Die Projektplanungen laufen auf Hochtouren: Bis die industrielle Abwärme aus insgesamt acht Quellen im Bereich des Hydrocrackers und der Mitteldestillat-Entschwefelungsanlage aus der Raffinerie Scholven ausgekoppelt und in das Fernwärmenetz von Uniper eingespeist werden kann, muss eine entsprechende Infrastruktur geschaffen werden. Dazu gehören neben den Fernwärmeleitungen zwischen der Raffinerie und dem Kraftwerk Scholven auch Anlagen wie eine Wärmetauschstation mit Kühler, Pumpen, Ausgleichsbehälter und Trafohäuschen, Rohrbrücken und Wärmeleitungen sowie nicht zuletzt die Wärmetauscher an allen Einbindepunkten. Diese bilden die Schnittstellen in den Anlagen, die in Zukunft ihre Abwärme nicht weiter ungenutzt an die Umgebungsluft abgeben sollen. Eric Jennes ist der zuständige Projektleiter bei bp und treibt das Projekt mit Leidenschaft voran: „Erste Gespräche mit Uniper gab es bereits 2014. Nach einer gemeinsamen Konzeptstudie, einer Grundlagenplanung und umfangreichen Verhandlungen können wir in diesem Jahr nun endlich mit der Umsetzung beginnen.“
Dazu werden zwei Heizwasserkreisläufe installiert: Ein Primärkreis wird auf dem Raffineriegelände mit Hilfe der Wärmetauscher an den Einbindepunkten die aus den Produktionsprozessen ausgekoppelte Abwärme über neue Wärmeleitungen auf dem Raffineriegelände einsammeln. Die so gebundene Abwärme wird an einer neuen Wärmetauscherstation über einen Sekundärkreis bis zum Kraftwerk Scholven transportiert und dort in das bestehende Fernwärmenetz eingespeist. Hier übernimmt dann die Uniper Wärme GmbH die Weiterverteilung an ihre Endkund:innen in Gladbeck und Gelsenkirchen und teilweise weiter bis nach Recklinghausen, Herne und Datteln.

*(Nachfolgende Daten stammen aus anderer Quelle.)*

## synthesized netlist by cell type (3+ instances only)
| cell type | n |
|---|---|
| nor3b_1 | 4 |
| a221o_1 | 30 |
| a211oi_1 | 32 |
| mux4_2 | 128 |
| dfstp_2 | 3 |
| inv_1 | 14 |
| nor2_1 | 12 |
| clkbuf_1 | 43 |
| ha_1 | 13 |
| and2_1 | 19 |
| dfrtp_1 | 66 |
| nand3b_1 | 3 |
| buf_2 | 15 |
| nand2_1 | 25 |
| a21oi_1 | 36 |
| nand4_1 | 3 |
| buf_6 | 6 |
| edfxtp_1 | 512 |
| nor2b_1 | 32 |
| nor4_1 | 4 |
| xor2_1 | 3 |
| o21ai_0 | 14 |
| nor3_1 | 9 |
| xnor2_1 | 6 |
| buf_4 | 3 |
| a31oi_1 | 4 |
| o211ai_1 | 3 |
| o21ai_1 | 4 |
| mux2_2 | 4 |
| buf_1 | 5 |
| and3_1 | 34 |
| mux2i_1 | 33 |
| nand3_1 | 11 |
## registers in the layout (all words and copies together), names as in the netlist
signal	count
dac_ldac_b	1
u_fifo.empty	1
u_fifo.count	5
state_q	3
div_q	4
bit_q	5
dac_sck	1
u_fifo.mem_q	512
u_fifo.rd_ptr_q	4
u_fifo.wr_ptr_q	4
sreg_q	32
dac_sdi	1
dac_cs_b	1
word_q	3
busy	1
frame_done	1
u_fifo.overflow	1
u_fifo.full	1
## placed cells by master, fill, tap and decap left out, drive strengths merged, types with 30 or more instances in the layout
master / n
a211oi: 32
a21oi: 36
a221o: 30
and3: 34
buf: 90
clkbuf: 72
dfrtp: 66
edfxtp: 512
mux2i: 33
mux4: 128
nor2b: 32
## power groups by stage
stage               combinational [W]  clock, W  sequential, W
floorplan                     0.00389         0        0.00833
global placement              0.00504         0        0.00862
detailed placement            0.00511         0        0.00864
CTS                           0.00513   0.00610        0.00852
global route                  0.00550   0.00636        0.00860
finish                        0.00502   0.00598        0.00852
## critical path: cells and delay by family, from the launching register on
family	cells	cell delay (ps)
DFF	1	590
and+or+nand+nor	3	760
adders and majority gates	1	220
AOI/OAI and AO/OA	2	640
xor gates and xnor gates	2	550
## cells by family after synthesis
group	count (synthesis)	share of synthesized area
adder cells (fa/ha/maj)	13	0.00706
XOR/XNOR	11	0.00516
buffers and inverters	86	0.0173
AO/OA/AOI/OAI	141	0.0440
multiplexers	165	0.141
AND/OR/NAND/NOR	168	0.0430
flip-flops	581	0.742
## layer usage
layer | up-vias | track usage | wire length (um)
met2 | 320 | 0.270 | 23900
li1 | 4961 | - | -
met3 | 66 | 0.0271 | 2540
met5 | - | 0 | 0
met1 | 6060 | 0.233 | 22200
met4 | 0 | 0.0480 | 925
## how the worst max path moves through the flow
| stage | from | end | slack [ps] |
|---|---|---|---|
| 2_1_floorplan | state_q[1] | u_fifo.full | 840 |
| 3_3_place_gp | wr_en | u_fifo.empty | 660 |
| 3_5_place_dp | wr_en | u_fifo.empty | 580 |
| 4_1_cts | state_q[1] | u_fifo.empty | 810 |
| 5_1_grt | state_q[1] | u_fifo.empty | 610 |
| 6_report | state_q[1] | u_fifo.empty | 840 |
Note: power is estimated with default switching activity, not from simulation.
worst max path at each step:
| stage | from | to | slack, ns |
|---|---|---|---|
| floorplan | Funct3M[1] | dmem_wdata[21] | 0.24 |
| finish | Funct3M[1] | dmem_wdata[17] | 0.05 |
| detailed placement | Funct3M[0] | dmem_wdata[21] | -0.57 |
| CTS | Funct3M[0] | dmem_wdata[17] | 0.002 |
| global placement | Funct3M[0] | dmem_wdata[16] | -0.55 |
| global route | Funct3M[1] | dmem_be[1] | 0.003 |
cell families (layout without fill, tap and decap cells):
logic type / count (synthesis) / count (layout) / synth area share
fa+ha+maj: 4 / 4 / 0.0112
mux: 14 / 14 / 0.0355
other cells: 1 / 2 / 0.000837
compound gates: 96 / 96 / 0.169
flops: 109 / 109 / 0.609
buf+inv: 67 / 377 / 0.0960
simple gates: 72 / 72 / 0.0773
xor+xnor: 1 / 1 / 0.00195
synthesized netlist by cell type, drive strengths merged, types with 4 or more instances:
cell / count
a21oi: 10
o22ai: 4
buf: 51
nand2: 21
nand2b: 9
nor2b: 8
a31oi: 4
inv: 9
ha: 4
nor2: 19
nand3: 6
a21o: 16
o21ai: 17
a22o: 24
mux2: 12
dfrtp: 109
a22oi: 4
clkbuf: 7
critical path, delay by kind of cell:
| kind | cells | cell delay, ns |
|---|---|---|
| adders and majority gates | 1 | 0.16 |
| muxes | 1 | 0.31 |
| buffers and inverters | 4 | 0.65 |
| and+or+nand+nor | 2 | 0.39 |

Besonders der Einbau der Einbindungspunkte in den Anlagen stellt eine logistische Herausforderung dar: Um Ausfälle oder Abschaltungen, die mit großem Aufwand und hohen Kosten verbunden wären, zu vermeiden, finden Arbeiten an den Anlagen ausschließlich während der geplanten Stillstände statt – beim Hydrocracker beispielsweise im ersten Quartal 2023. Dann muss das Drumherum passen – von der Planung bis zur Lieferung aller notwendigen Materialien. „Die erste Inbetriebnahme ist für das letzte Quartal 2023 geplant. Wir gehen davon aus, dann eine Wärme-Auskopplung von 35 Megawatt zu erreichen. Diese Leistung erhöht sich sukzessive auf bis zu 49 Megawatt, wenn alle Einbindepunkte angeschlossen sind“, erklärt Jennes.

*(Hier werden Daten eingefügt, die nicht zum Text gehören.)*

--- config.mk ---
export PLATFORM = sky130hd
export DESIGN_NAME = rf_write_arbiter
export DESIGN_NICKNAME = d
export VERILOG_FILES = /design/src/rtl/rv_pkg.sv /design/src/rtl/rr_arb2.sv /design/src/rtl/rf_write_arbiter.sv
export SDC_FILE = /design/constraint.sdc
export NUM_CORES = 1
export LEC_CHECK = 0
export ABC_AREA = 1
export BUFFER_PORTS_ARGS = -buffer_cell sky130_fd_sc_hd__buf_2
export CAP_MARGIN = 20
export CORE_ASPECT_RATIO = 0.75
export CORE_UTILIZATION = 47
export CTS_CLUSTER_DIAMETER = 30
export DETAILED_ROUTE_END_ITERATION = 8
export HOLD_SLACK_MARGIN = 0.02
export PLACE_DENSITY = 0.89
export SYNTH_ARGS = -nofsm -noshare
export SYNTH_HDL_FRONTEND = slang
export SYNTH_SLANG_ARGS = --single-unit
export TNS_END_PERCENT = 100
--- constraint.sdc ---
create_clock -name clk -period 3.3 [get_ports clk]
set_input_delay 0.495 -clock clk [delete_from_list [all_inputs] [get_ports clk]]
set_output_delay 0.495 -clock clk [all_outputs]
set_load 0.02 [all_outputs]
--- src/rtl/rv_pkg.sv ---
// Shared definitions for the register-file writeback path.
// Provides register-address geometry, requester indices, arbitration mode
// codes and a one-hot decode helper used for the pending-write mask.
package rv_pkg;

    localparam int REG_ADDR_W = 5;
    localparam int NUM_REGS   = 32;

    localparam int REQ_ALU = 0;
    localparam int REQ_LSU = 1;

    localparam int PRIO_RR    = 0;
    localparam int PRIO_FIXED = 1;

    // Encoding matches the grant_last port: 0 = ALU, 1 = LSU.
    typedef enum logic {
        GNT_ALU = 1'b0,
        GNT_LSU = 1'b1
    } req_e;

    function automatic logic [NUM_REGS-1:0] reg_onehot(input logic [REG_ADDR_W-1:0] idx);
        return NUM_REGS'(1) << idx;
    endfunction

endpackage

--- src/rtl/rr_arb2.sv ---
// Two-input writeback arbiter.
// Ports:
//   clk, rst        clock and async active-high reset
//   req[1:0]        request vector, index REQ_ALU / REQ_LSU
//   gnt[1:0]        combinational grant, at most one bit set, never without req
//   grant_last      requester granted most recently (0 = ALU, 1 = LSU)
// PRIO_MODE selects round-robin or LSU-first with an ALU starvation guard.
module rr_arb2
    import rv_pkg::*;
#(
    parameter int PRIO_MODE    = PRIO_RR,
    parameter int STARVE_LIMIT = 4
) (
    input  logic       clk,
    input  logic       rst,
    input  logic [1:0] req,
    output logic [1:0] gnt,
    output logic       grant_last
);

    localparam logic [3:0] LIMIT = 4'(STARVE_LIMIT);

    req_e       last_q;
    req_e       last_next;
    logic [3:0] starve_cnt;
    logic [3:0] starve_cnt_next;
    logic       starved;

    assign starved    = (starve_cnt == LIMIT);
    assign grant_last = last_q;

    always_ff @(posedge clk or posedge rst) begin
        if (rst) begin
            last_q     <= GNT_LSU;
            starve_cnt <= '0;
        end else begin
            last_q     <= last_next;
            starve_cnt <= starve_cnt_next;
        end
    end

    always_comb begin
        gnt             = '0;
        last_next       = last_q;
        starve_cnt_next = '0;

        if (req[REQ_ALU] && req[REQ_LSU]) begin
            if (PRIO_MODE == PRIO_FIXED) begin
                if (starved) gnt[REQ_ALU] = 1'b1;
                else         gnt[REQ_LSU] = 1'b1;
            end else begin
                if (last_q == GNT_LSU) gnt[REQ_ALU] = 1'b1;
                else                   gnt[REQ_LSU] = 1'b1;
            end
        end else begin
            gnt = req;
        end

        if (gnt[REQ_ALU])      last_next = GNT_ALU;
        else if (gnt[REQ_LSU]) last_next = GNT_LSU;

        // Counts cycles ALU waits; any idle or accepted ALU cycle restarts it.
        if (PRIO_MODE == PRIO_FIXED && req[REQ_ALU] && !gnt[REQ_ALU]) begin
            starve_cnt_next = starved ? starve_cnt : starve_cnt + 4'd1;
        end
    end

endmodule

--- src/rtl/rf_write_arbiter.sv ---
// Shares the register file's single write port between the ALU and LSU
// writeback paths through one registered output stage.
// Ports:
//   clk, rst                      clock and async active-high reset
//   alu_valid/dest/data, alu_ready  ALU writeback handshake
//   lsu_valid/dest/data, lsu_ready  LSU writeback handshake
//   rf_dest, rf_reg_write, rf_write_data  register file write port
//   pending_mask                  one-hot of rf_dest while a write is presented
//   grant_last                    last granted requester (0 = ALU, 1 = LSU)
module rf_write_arbiter
    import rv_pkg::*;
#(
    parameter int XLEN         = 32,
    parameter int PRIO_MODE    = PRIO_RR,
    parameter int STARVE_LIMIT = 4
) (
    input  logic                  clk,
    input  logic                  rst,
    input  logic                  alu_valid,
    input  logic [REG_ADDR_W-1:0] alu_dest,
    input  logic [XLEN-1:0]       alu_data,
    output logic                  alu_ready,
    input  logic                  lsu_valid,
    input  logic [REG_ADDR_W-1:0] lsu_dest,
    input  logic [XLEN-1:0]       lsu_data,
    output logic                  lsu_ready,
    output logic [REG_ADDR_W-1:0] rf_dest,
    output logic                  rf_reg_write,
    output logic [XLEN-1:0]       rf_write_data,
    output logic [NUM_REGS-1:0]   pending_mask,
    output logic                  grant_last
);

    logic [1:0]            gnt;
    logic                  accept;
    logic [REG_ADDR_W-1:0] sel_dest;
    logic [XLEN-1:0]       sel_data;
    logic                  sel_real;

    rr_arb2 #(
        .PRIO_MODE    (PRIO_MODE),
        .STARVE_LIMIT (STARVE_LIMIT)
    ) u_arb (
        .clk        (clk),
        .rst        (rst),
        .req        ({lsu_valid, alu_valid}),
        .gnt        (gnt),
        .grant_last (grant_last)
    );

    assign alu_ready = gnt[REQ_ALU];
    assign lsu_ready = gnt[REQ_LSU];
    assign accept    = |gnt;

    assign sel_dest = gnt[REQ_LSU] ? lsu_dest : alu_dest;
    assign sel_data = gnt[REQ_LSU] ? lsu_data : alu_data;
    assign sel_real = accept && (sel_dest != '0);

    // x0 requests are consumed here; the write port keeps showing the last
    // real write so rf_dest/rf_write_data never describe a dropped write.
    always_ff @(posedge clk or posedge rst) begin
        if (rst) begin
            rf_reg_write  <= 1'b0;
            rf_dest       <= '0;
            rf_write_data <= '0;
        end else begin
            rf_reg_write <= sel_real;
            if (sel_real) begin
                rf_dest       <= sel_dest;
                rf_write_data <= sel_data;
            end
        end
    end

    assign pending_mask = rf_reg_write ? reg_onehot(rf_dest) : '0;

endmodule

==> impl_metrics.csv, run 1 <==
group,metric,value,unit
global_route,grt_pass1_wl,10200,um
clocking,insertion_delay,0.28,ns
detailed_routing,via_per_inst,4.77,
timing,finalCritPeriodShare,68.7,%
final_layout,diodes,0,
floorplan,num_io_pins,151,
yosys,synth_edf_count,0,
detailed_routing,remaining_drc_errors,0,
timing,fin_crit,2.27,ns
detailed_routing,avgRoutedWirePerCell,11.3,um
yosys,yosysSeqAreaShare,39.9,%
clocking,htree_levels,2,
worst_setup_path,cp_max_fo,40,
yosys,synth_most_common_cell,"nand2_1",
power_and_ir_drop,switching_share,37.1,%
outcome,outcome,"completed",
timing,hold_violations,0,
detailed_routing,drtIter0Drc,62,
final_layout,area_growth,32.7,%
yosys,yosysTopAreaCellShare,38.8,%
yosys,async_flop_share,100,%
floorplan,die-area,0.00551,mm^2
yosys,yosysTopAreaCell,"dfrtp_1",
yosys,synth_area_leaders,"dfrtp_1 (39%), nand2_1 (25%), nand3_1 (8.0%), nand2_2 (5.9%), nor2_1 (5.1%)",
yosys,synth-simple-area-share,49.7,%
worst_setup_path,regToRegSetupSlack,1.32,ns
yosys,synth_compound_area_share,1.17,%
worst_setup_path,r2r-start,"u_arb.grant_last",
worst_setup_path,start_kind,"register",
timing,fmax,441,MHz
worst_setup_path,rr_worst_depth,9,
clocking,cts_root_buf,"clkbuf_8",
floorplan,initial_core_util,49.4,%
power_and_ir_drop,power.leakage,2.04,nW
hold_path,hp-class,"in2async",
clocking,clock-sinks,39,
worst_setup_path,path_class,"reg2out",
power_and_ir_drop,power.switching,0.495,mW
timing,rsz0062_at_grt,"no",
timing,drv_slew,0,
clocking,postCtsHoldBufs,0,
power_and_ir_drop,powerDensity,411,mW/mm^2
yosys,synth_top_family_by_area,"simple AND/OR/NAND/NOR gates",
power_and_ir_drop,ir_drop,0.210,mV
final_layout,layout.nets,581,
floorplan,die_y,64.5,um
final_layout,drive_gt1_share,38.3,%
yosys,synth-seq-cells,39,
placement,place.port_buffers,150,
detailed_routing,ant_nets,0,
worst_setup_path,crit_path_end_kind,"output pin",
clocking,cts_tree,"built",
global_route,antenna_found_initial,0,
detailed_routing,vias,2690,
power_and_ir_drop,power,1.34,mW
placement,dpl.hpwl,4800,um
yosys,muxShareOfSynthArea,0,%
timing,tns,0,ns
yosys,synth_common_cells,"nand2_1 (161), nand3_1 (39), dfrtp_1 (38)",
global_route,gr-total-overflow,0,
clocking,numCtsBuffers,5,
clocking,cts_resized,0,
timing,slew_headroom,58.2,%
timing,worstMarginPinSlew,0.626,ns
yosys,synth_nets,443,
timing,finalSetupViolCount,0,
yosys,syn_area_per_cell,6.71,um^2
flow_run,maxCapViolCount,0,
yosys,synthAdderAreaFrac,0,%
global_route,grt_max_degree,41,
worst_setup_path,r2r_end,"rf_write_data[14]",
yosys,synth_xor_area_share,0,%
detailed_routing,routed_wirelength,6370,um
clocking,postCtsSetupBuffers,0,
yosys,syn-cell-area,0.00245,mm^2
power_and_ir_drop,p_int,0.840,mW
clocking,cts.clk_slew.worst_paths,0.07,ns
global_route,grt_usage,23.4,%
worst_setup_path,worstPathRequired,2.80,ns
timing,finClkSkew,0.00774,ns
yosys,ys.flop_type,"dfrtp_1",
yosys,syn_inst,365,
yosys,yosys_warnings,0,
clocking,clock_path_buffers,2,
placement,gp_congestion,0.770,
floorplan,rows,22,
yosys,ys_types,23,
detailed_routing,drtPass1Iterations,4,
power_and_ir_drop,pwr-share-clk,22.9,%
power_and_ir_drop,combPwrFrac,32.8,%
global_route,grt_pass1_vias,2310,
floorplan,core,0.00495,mm^2
worst_setup_path,arrival,1.77,ns
power_and_ir_drop,seqPwrFrac,44.3,%
floorplan,fp.dieW,85.4,um
per-layer routing:
| layer | part of all wire [%] | track usage (%) |
|---|---|---|
| met5 | 0 | 0 |
| met4 | 0.82 | 4.58 |
| met3 | 6.1 | 4.71 |
| met2 | 48 | 43.5 |
| met1 | 45 | 28.2 |
how the worst max path moves through the flow:
stage               depth (start not counted)              from  slack, ns          endpoint
finish                                      5  u_arb.grant_last       1.03         lsu_ready
global route                                5  u_arb.grant_last       0.91         lsu_ready
CTS                                         5  u_arb.grant_last       1.02         lsu_ready
detailed placement                          6         alu_valid       1.17         lsu_ready
global placement                            6         alu_valid       1.20         lsu_ready
floorplan                                   4        rf_dest[0]       1.55  pending_mask[10]
layout by cell type, fill, tap and decap left out, drive strengths merged:
cell / instances
a21boi: 1
buf: 154
clkbuf: 6
clkinv: 3
dfrtp: 38
dfstp: 1
inv: 20
nand2: 186
nand3: 39
nand3b: 2
nand4: 16
nor2: 34
o21ai: 2
o21bai: 1
or2: 1
sequential cells by signal, indices dropped and copies added, names as in the netlist:
signal,count
rf_reg_write,1
u_arb.grant_last,1
rf_write_data,32
rf_dest,5
through the flow:
stage / utilization (%) / worst slack (ns) / cells / instance area, um^2 / hold slack (ns)
final: 65.6 / 1.03 / 564 / 3250 / 0.300
after global routing: 65.6 / 0.908 / 564 / 3250 / 0.341
after CTS: 65.6 / 1.02 / 564 / 3250 / 0.319
after detailed placement: 63.9 / 1.17 / 556 / 3170 / 0.454
after global placement: 63.9 / 1.20 / 556 / 3170 / 0.452
after floorplan: - / 1.55 / 365 / 2450 / 0.542
cells by family (layout without fill, tap and decap cells):
logic type             Yosys count  in the layout
DFF                             39             39
and+or+nand+nor                278            278
buffers and inverters           44            183
AOI/OAI and AO/OA                4              4
power by group through the flow:
stage                     combinational, mW  clock (mW)  sequential (mW)
after floorplan                       0.232           0            0.657
after global placement                0.431           0            0.599
after detailed placement              0.442           0            0.599
after CTS                             0.442       0.313            0.592
after global routing                  0.487       0.333            0.600
final                                 0.438       0.305            0.592
cell type report:
cell class,count,area [um^2]
clock buffer,6,72.6
sequential,39,977
tap,60,75.1
multi-input combinational,282,1250
inverter,21,78.8
clock inverter,2,13.8
timing repair buffer,154,781
fill,459,1700
critical path: stages, from the launching register on:
cell and delay [ns]:
dfstp_2 0.55, nand2_2 0.10, nand2_4 0.31, inv_1 0.07, buf_4 0.25, buf_2 0.20
Power figures use the tool's default switching activity.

Oberste Priorität ist es jedoch, dass der Betrieb der Raffinerieanlagen nicht beeinträchtigt wird. Deshalb besteht an allen Einbindepunkten die Möglichkeit, den Produktfluss ohne Umleitung durch die Wärmetauscher der Abwärmeanlage in das ursprüngliche Leitungssystem zu schicken. Wenn also beispielsweise im Sommer die Abwärme nicht benötigt wird, kann die Abwärmeauskopplung abgestellt werden und der originale Produktionsprozess wäre wieder funktionstüchtig.

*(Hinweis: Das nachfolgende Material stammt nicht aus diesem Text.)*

[src/rtl/axi_mem_arbiter.sv]
// rtl/axi_mem_arbiter.sv - round-robin arbiter sharing one single-beat AXI4 master port among N clients
module axi_mem_arbiter #(
  parameter int N  = 2,
  parameter int AW = 32,
  parameter int DW = 32
) (
  input  logic            clock,
  input  logic            reset,
  input  logic [N-1:0]    req_valid,
  output logic [N-1:0]    req_ready,
  input  logic [N-1:0]    req_write,
  input  logic [N*AW-1:0] req_addr,
  input  logic [N*DW-1:0] req_wdata,
  input  logic [N*4-1:0]  req_wstrb,
  input  logic [N*3-1:0]  req_size,
  output logic [N-1:0]    rsp_valid,
  output logic [DW-1:0]   rsp_rdata,
  output logic            rsp_err,
  output logic            awvalid,
  input  logic            awready,
  output logic [AW-1:0]   awaddr,
  output logic [2:0]      awsize,
  output logic            wvalid,
  input  logic            wready,
  output logic [DW-1:0]   wdata,
  output logic [3:0]      wstrb,
  output logic            wlast,
  input  logic            bvalid,
  output logic            bready,
  input  logic [1:0]      bresp,
  output logic            arvalid,
  input  logic            arready,
  output logic [AW-1:0]   araddr,
  output logic [2:0]      arsize,
  input  logic            rvalid,
  output logic            rready,
  input  logic [DW-1:0]   rdata,
  input  logic [1:0]      rresp
);
  localparam int IW = (N > 1) ? $clog2(N) : 1;

  typedef enum logic [2:0] {IDLE, RD_A, RD_D, WR_AW, WR_B} state_t;

  state_t        state, state_next;
  logic [IW-1:0] rr_ptr, idx_q, gnt_idx;
  logic          gnt_found;
  int            arb_j;
  logic [AW-1:0] addr_q;
  logic [DW-1:0] wdata_q;
  logic [3:0]    wstrb_q;
  logic [2:0]    size_q;
  logic          aw_done, w_done;
  logic          accept, aw_hs, w_hs, rd_done, wr_done;

  // First requester at or after rr_ptr, wrapping past N-1.
  always_comb begin
    gnt_idx   = '0;
    gnt_found = 1'b0;
    arb_j     = 0;
    for (int k = 0; k < N; k++) begin
      arb_j = int'(rr_ptr) + k;
      if (arb_j >= N) arb_j = arb_j - N;
      if (!gnt_found && req_valid[arb_j[IW-1:0]]) begin
        gnt_found = 1'b1;
        gnt_idx   = arb_j[IW-1:0];
      end
    end
  end

  // Handshake outputs are masked during reset so a mid-transaction reset cannot leak a pulse.
  always_comb begin
    accept  = (state == IDLE) && gnt_found && !reset;
    arvalid = (state == RD_A) && !reset;
    rready  = (state == RD_D) && !reset;
    awvalid = (state == WR_AW) && !aw_done && !reset;
    wvalid  = (state == WR_AW) && !w_done && !reset;
    bready  = (state == WR_B) && !reset;
    wlast   = wvalid;
    aw_hs   = awvalid && awready;
    w_hs    = wvalid && wready;
    rd_done = rready && rvalid;
    wr_done = bready && bvalid;

    req_ready = '0;
    if (accept) req_ready[gnt_idx] = 1'b1;

    rsp_valid = '0;
    if (rd_done || wr_done) rsp_valid[idx_q] = 1'b1;
    rsp_rdata = rd_done ? rdata : '0;
    rsp_err   = rd_done ? (|rresp) : (wr_done ? (|bresp) : 1'b0);

    araddr = addr_q;
    awaddr = addr_q;
    arsize = size_q;
    awsize = size_q;
    wdata  = wdata_q;
    wstrb  = wstrb_q;
  end

  always_comb begin
    state_next = state;
    case (state)
      IDLE:  if (accept) state_next = req_write[gnt_idx] ? WR_AW : RD_A;
      RD_A:  if (arvalid && arready) state_next = RD_D;
      RD_D:  if (rd_done) state_next = IDLE;
      WR_AW: if ((aw_done || aw_hs) && (w_done || w_hs)) state_next = WR_B;
      WR_B:  if (wr_done) state_next = IDLE;
      default: state_next = IDLE;
    endcase
  end

  always_ff @(posedge clock) begin
    if (reset) begin
      state   <= IDLE;
      rr_ptr  <= '0;
      idx_q   <= '0;
      addr_q  <= '0;
      wdata_q <= '0;
      wstrb_q <= '0;
      size_q  <= '0;
      aw_done <= 1'b0;
      w_done  <= 1'b0;
    end else begin
      state <= state_next;
      if (accept) begin
        idx_q   <= gnt_idx;
        addr_q  <= req_addr[gnt_idx*AW +: AW];
        wdata_q <= req_wdata[gnt_idx*DW +: DW];
        wstrb_q <= req_wstrb[gnt_idx*4 +: 4];
        size_q  <= req_size[gnt_idx*3 +: 3];
        aw_done <= 1'b0;
        w_done  <= 1'b0;
      end
      if (state == WR_AW) begin
        aw_done <= aw_done || aw_hs;
        w_done  <= w_done || w_hs;
      end
      if (rd_done || wr_done)
        rr_ptr <= (idx_q == IW'(N - 1)) ? '0 : idx_q + IW'(1);
    end
  end
endmodule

Das Projekt ist für den Standort Gelsenkirchen bedeutend in Sachen Nachhaltigkeit und leistet im Hinblick auf die Energiewende einen wichtigen Beitrag zur CO₂-Reduktion in der Region. „Die gemeinsame Vereinbarung mit Uniper kann ein weiterer bedeutender Schritt in Richtung Modernisierung und Dekarbonisierung des Industrieverbunds im nördlichen Ruhrgebiet und ein Beitrag zur CO₂-Minderung im Wärmebereich in Deutschland sein. Unsere Raffinerie in Gelsenkirchen ist ein wichtiger Ausgangspunkt vor allem für die chemische Industrie, sodass hier gleich mehrere Sektoren eine sinnvolle Einsparung an Treibhausgas-Emissionen erzielen könnten“, erklärt José Luis García Galera, Vorsitzender der Geschäftsführung der Ruhr Oel GmbH – BP Gelsenkirchen.
In die technische Infrastruktur investiert Uniper rund 40 Millionen Euro, das Bundeswirtschaftsministerium fördert das Projekt mit bis zu 10 Millionen Euro. Der Förderzeitraum ist begrenzt bis zum 31. Mai 2025.